HOJAS DE HIERBA
(…)
Walt Whitman

Ediciones Mayol Pujol
Traducción de Francisco Alexander, 1983
718 páginas

Estaba en una librería, hace años, resaltando entre filas de libros, la impresionante mole verde de “Hojas de hierba”. Recordé algo de no sé qué película o no sé qué lección y lo hojeé. No fue amor a primera vista, pero era muy barato y a peso, sólo, ya merecía la pena. Unos meses o años después lo cogí y descubrí a un poeta enamorado de la vida; sus versos eran salmos a la alegría, a las personas, al amor, sus estrofas eran marchas militares (sin armas) a la alegría, a querer y seguir viviendo. Si te deprimes lee “Canto a mí mismo” o cualquier otro; revivirás. Confieso que no lo he leído entero, lo que me alegra, aún tengo muchas cosas por descubrir.

CANTO A MI MISMO
Ahora os descubriré una batalla naval de tiempos lejanos
Os diré quién fue el vencedor bajo la luz impasible de la luna.
No es una fábula.
Mi bisabuelo materno, el marino, me la refirió muchas veces.

Nuestro enemigo no se dormía en su fragata (me decía).
Era un enemigo de coraje.
Ingleses duros y aguerridos como no he visto nunca
ni pienso ver jamás.
Al caer la tarde comenzaron a batirnos.

Los abordamos.
Se enredaban las jarcias
y se tocaban casi las bocas de los cañones.
El capitán trincaba firme, con sus propias manos,
como cualquier marinero
Algunos disparos nos barrenaron bajo la línea de flotación.
Dos grandes cañones de nuestra batería de cubierta
estallaron al romper el fuego,
y hechos pedazos volaron sobre nuestra cabeza los que estaban al lado.

Luchamos durante el crepúsculo
Y luego en la sombra cerrada.
A las diez, surgió llena la luna.
Su luz nos advirtió que las vías de agua crecían y que se inundaba el barco.

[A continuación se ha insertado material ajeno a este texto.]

<file path="config.mk">
export PLATFORM = sky130hd
export DESIGN_NAME = in_service_register
export DESIGN_NICKNAME = d
export VERILOG_FILES = /design/src/rtl/pic_pkg.sv /design/src/rtl/isr_priority_scan.sv /design/src/rtl/in_service_register.sv
export SDC_FILE = /design/constraint.sdc
export NUM_CORES = 1
export LEC_CHECK = 0
export ABC_AREA = 1
export CORE_ASPECT_RATIO = 0.75
export CORE_MARGIN = 1.5
export CORE_UTILIZATION = 40
export DETAILED_ROUTE_END_ITERATION = 6
export PLACE_DENSITY_LB_ADDON = 0.1
export SETUP_SLACK_MARGIN = 0.4
export SYNTH_ARGS = -nofsm -noshare
export SYNTH_HDL_FRONTEND = slang
export SYNTH_SLANG_ARGS = --single-unit
</file>
<file path="constraint.sdc">
create_clock -name clk -period 7.98 [get_ports clk]
set_input_delay 1.596 -clock clk [delete_from_list [all_inputs] [get_ports clk]]
set_output_delay 1.596 -clock clk [all_outputs]
set_load 0.005 [all_outputs]
</file>
<file path="src/rtl/pic_pkg.sv">
// Shared 8259A PIC definitions: OCW2 command codes, the level type and
// a lowest-set-bit encoder used wherever a grant vector becomes a level.
package pic_pkg;

    typedef logic [2:0] level_t;

    localparam logic [2:0] OCW2_ROT_AEOI_CLR = 3'b000;
    localparam logic [2:0] OCW2_NS_EOI       = 3'b001;
    localparam logic [2:0] OCW2_NOP          = 3'b010;
    localparam logic [2:0] OCW2_SP_EOI       = 3'b011;
    localparam logic [2:0] OCW2_ROT_AEOI_SET = 3'b100;
    localparam logic [2:0] OCW2_ROT_NS_EOI   = 3'b101;
    localparam logic [2:0] OCW2_SET_PRI      = 3'b110;
    localparam logic [2:0] OCW2_ROT_SP_EOI   = 3'b111;

    // Index of the lowest set bit; 7 when the vector is empty.
    function automatic level_t lsb_index(input logic [7:0] v);
        level_t idx;
        logic   found;
        idx   = 3'd7;
        found = 1'b0;
        for (int unsigned i = 0; i < 8; i++) begin
            if (v[i] && !found) begin
                idx   = level_t'(i);
                found = 1'b1;
            end
        end
        return idx;
    endfunction

endpackage

</file>
<file path="src/rtl/isr_priority_scan.sv">
// Rotating find-first-set: scans from (lowest_priority+1) mod 8 upward,
// wrapping, and reports the first set bit.
module isr_priority_scan
    import pic_pkg::*;
(
    input  logic [7:0] bits_i,
    input  level_t     lowest_priority_i,
    output level_t     level_o,
    output logic       valid_o
);

    always_comb begin
        logic found;
        level_t idx;
        found   = 1'b0;
        level_o = '0;
        for (int unsigned i = 0; i < 8; i++) begin
            idx = lowest_priority_i + 3'd1 + level_t'(i);
            if (bits_i[idx] && !found) begin
                level_o = idx;
                found   = 1'b1;
            end
        end
        valid_o = |bits_i;
    end

endmodule

</file>
<file path="src/rtl/in_service_register.sv">
// 8259A In-Service Register: captures grants on INTA_1, clears on EOI
// (OCW2) or AEOI on INTA_2, and keeps the rotating-priority state.
module in_service_register
    import pic_pkg::*;
#(
    parameter level_t     RESET_LOWEST = 3'd7,
    parameter logic [2:0] RESET_ROTATE = 3'b010
)(
    input  logic       clk,
    input  logic       reset,
    input  logic       INTA_1,
    input  logic       INTA_2,
    input  logic [7:0] ISR_IRR,
    input  logic       AEOI,
    input  logic       OCW2_WR,
    input  logic [2:0] OCW2_CMD,
    input  logic [2:0] OCW2_L,
    output logic [7:0] ISR,
    output logic [2:0] Rotate,
    output logic [2:0] lowest_priority,
    output logic [2:0] highest_in_service,
    output logic       in_service_valid,
    output logic [2:0] vector_level,
    output logic       spurious
);

    logic [7:0] isr_q, isr_d;
    logic [2:0] rotate_q, rotate_d;
    level_t     lowest_q, lowest_d;
    level_t     vector_q, vector_d;
    logic       spurious_q, spurious_d;

    level_t     hs_level;
    logic       hs_valid;

    isr_priority_scan u_scan (
        .bits_i            (isr_q),
        .lowest_priority_i (lowest_q),
        .level_o           (hs_level),
        .valid_o           (hs_valid)
    );

    logic       aeoi_strobe;
    logic [7:0] set_mask, clr_ocw, clr_aeoi;
    level_t     grant_level;

    // INTA_2 coinciding with INTA_1 is a protocol error and is dropped.
    assign aeoi_strobe = INTA_2 && !INTA_1 && AEOI;
    assign grant_level = lsb_index(ISR_IRR);

    always_comb begin
        set_mask   = '0;
        clr_ocw    = '0;
        clr_aeoi   = '0;
        vector_d   = vector_q;
        spurious_d = spurious_q;
        lowest_d   = lowest_q;
        rotate_d   = rotate_q;

        if (INTA_1) begin
            vector_d   = grant_level;
            spurious_d = (ISR_IRR == 8'h00);
            if (ISR_IRR != 8'h00)
                set_mask[grant_level] = 1'b1;
        end

        if (aeoi_strobe) begin
            if (!spurious_q)
                clr_aeoi[vector_q] = 1'b1;
            if (rotate_q == OCW2_ROT_AEOI_SET)
                lowest_d = vector_q;
        end

        // OCW2 decode after AEOI so its lowest_priority write takes precedence.
        if (OCW2_WR) begin
            case (OCW2_CMD)
                OCW2_NS_EOI: begin
                    if (hs_valid) clr_ocw[hs_level] = 1'b1;
                end
                OCW2_ROT_NS_EOI: begin
                    if (hs_valid) begin
                        clr_ocw[hs_level] = 1'b1;
                        lowest_d          = hs_level;
                    end
                end
                OCW2_SP_EOI: clr_ocw[OCW2_L] = 1'b1;
                OCW2_ROT_SP_EOI: begin
                    clr_ocw[OCW2_L] = 1'b1;
                    lowest_d        = OCW2_L;
                end
                OCW2_SET_PRI: lowest_d = OCW2_L;
                default: ;
            endcase
            if (OCW2_CMD == OCW2_ROT_NS_EOI || OCW2_CMD == OCW2_ROT_AEOI_SET ||
                OCW2_CMD == OCW2_ROT_SP_EOI || OCW2_CMD == OCW2_ROT_AEOI_CLR)
                rotate_d = OCW2_CMD;
        end

        isr_d = (isr_q & ~(clr_ocw | clr_aeoi)) | set_mask;
    end

    always_ff @(posedge clk or posedge reset) begin
        if (reset) begin
            isr_q      <= '0;
            rotate_q   <= RESET_ROTATE;
            lowest_q   <= RESET_LOWEST;
            vector_q   <= 3'd7;
            spurious_q <= 1'b0;
        end else begin
            isr_q      <= isr_d;
            rotate_q   <= rotate_d;
            lowest_q   <= lowest_d;
            vector_q   <= vector_d;
            spurious_q <= spurious_d;
        end
    end

    assign ISR                = isr_q;
    assign Rotate             = rotate_q;
    assign lowest_priority    = lowest_q;
    assign vector_level       = vector_q;
    assign spurious           = spurious_q;
    assign highest_in_service = hs_level;
    assign in_service_valid   = hs_valid;

endmodule

</file>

Y sobre todo la mas bella, la mas hermosa de sus poesias:

Creo que una brizna de hierba no es inferior a la jornada de los astros
y que la hormiga no es menos perfecta ni lo es un grano de arena…
y que el escuerzo es una obra de arte para los gustos más exigentes…
y que la articulación más pequeña de mi mano es un escarnio para todas las máquinas.
Quédate conmigo este día y esta noche y poseerás el origen de todos los poemas.
Creo en tí alma mía, el otro que soy no debe humillarse ante tí
ni tú debes humillarte ante el otro.
Retoza conmigo sobre la hierba, quita el freno de tu garganta.
(…)
Creo que podría retornar y vivir con los animales, son tan plácidos y autónomos.
Me detengo y los observo largamente.
Ellos no se impacientan, ni se lamentan de su situación.
No lloran sus pecados en la oscuridad del cuarto.
No me fastidian con sus discusiones sobre sus deberes hacia Dios.
Ninguno está descontento. Ninguno padece la manía de poseer objetos.
Ninguno se arrodilla ante otro ni ante los antepasados que vivieron hace milenios.
Ninguno es respetable o desdichado en toda la faz de la tierra.
Así me muestran su relación conmigo y yo la acepto.
(…)
No pregunto quién eres, eso carece de importancia para mí.
No puedes hacer ni ser más que aquello que yo te inculco.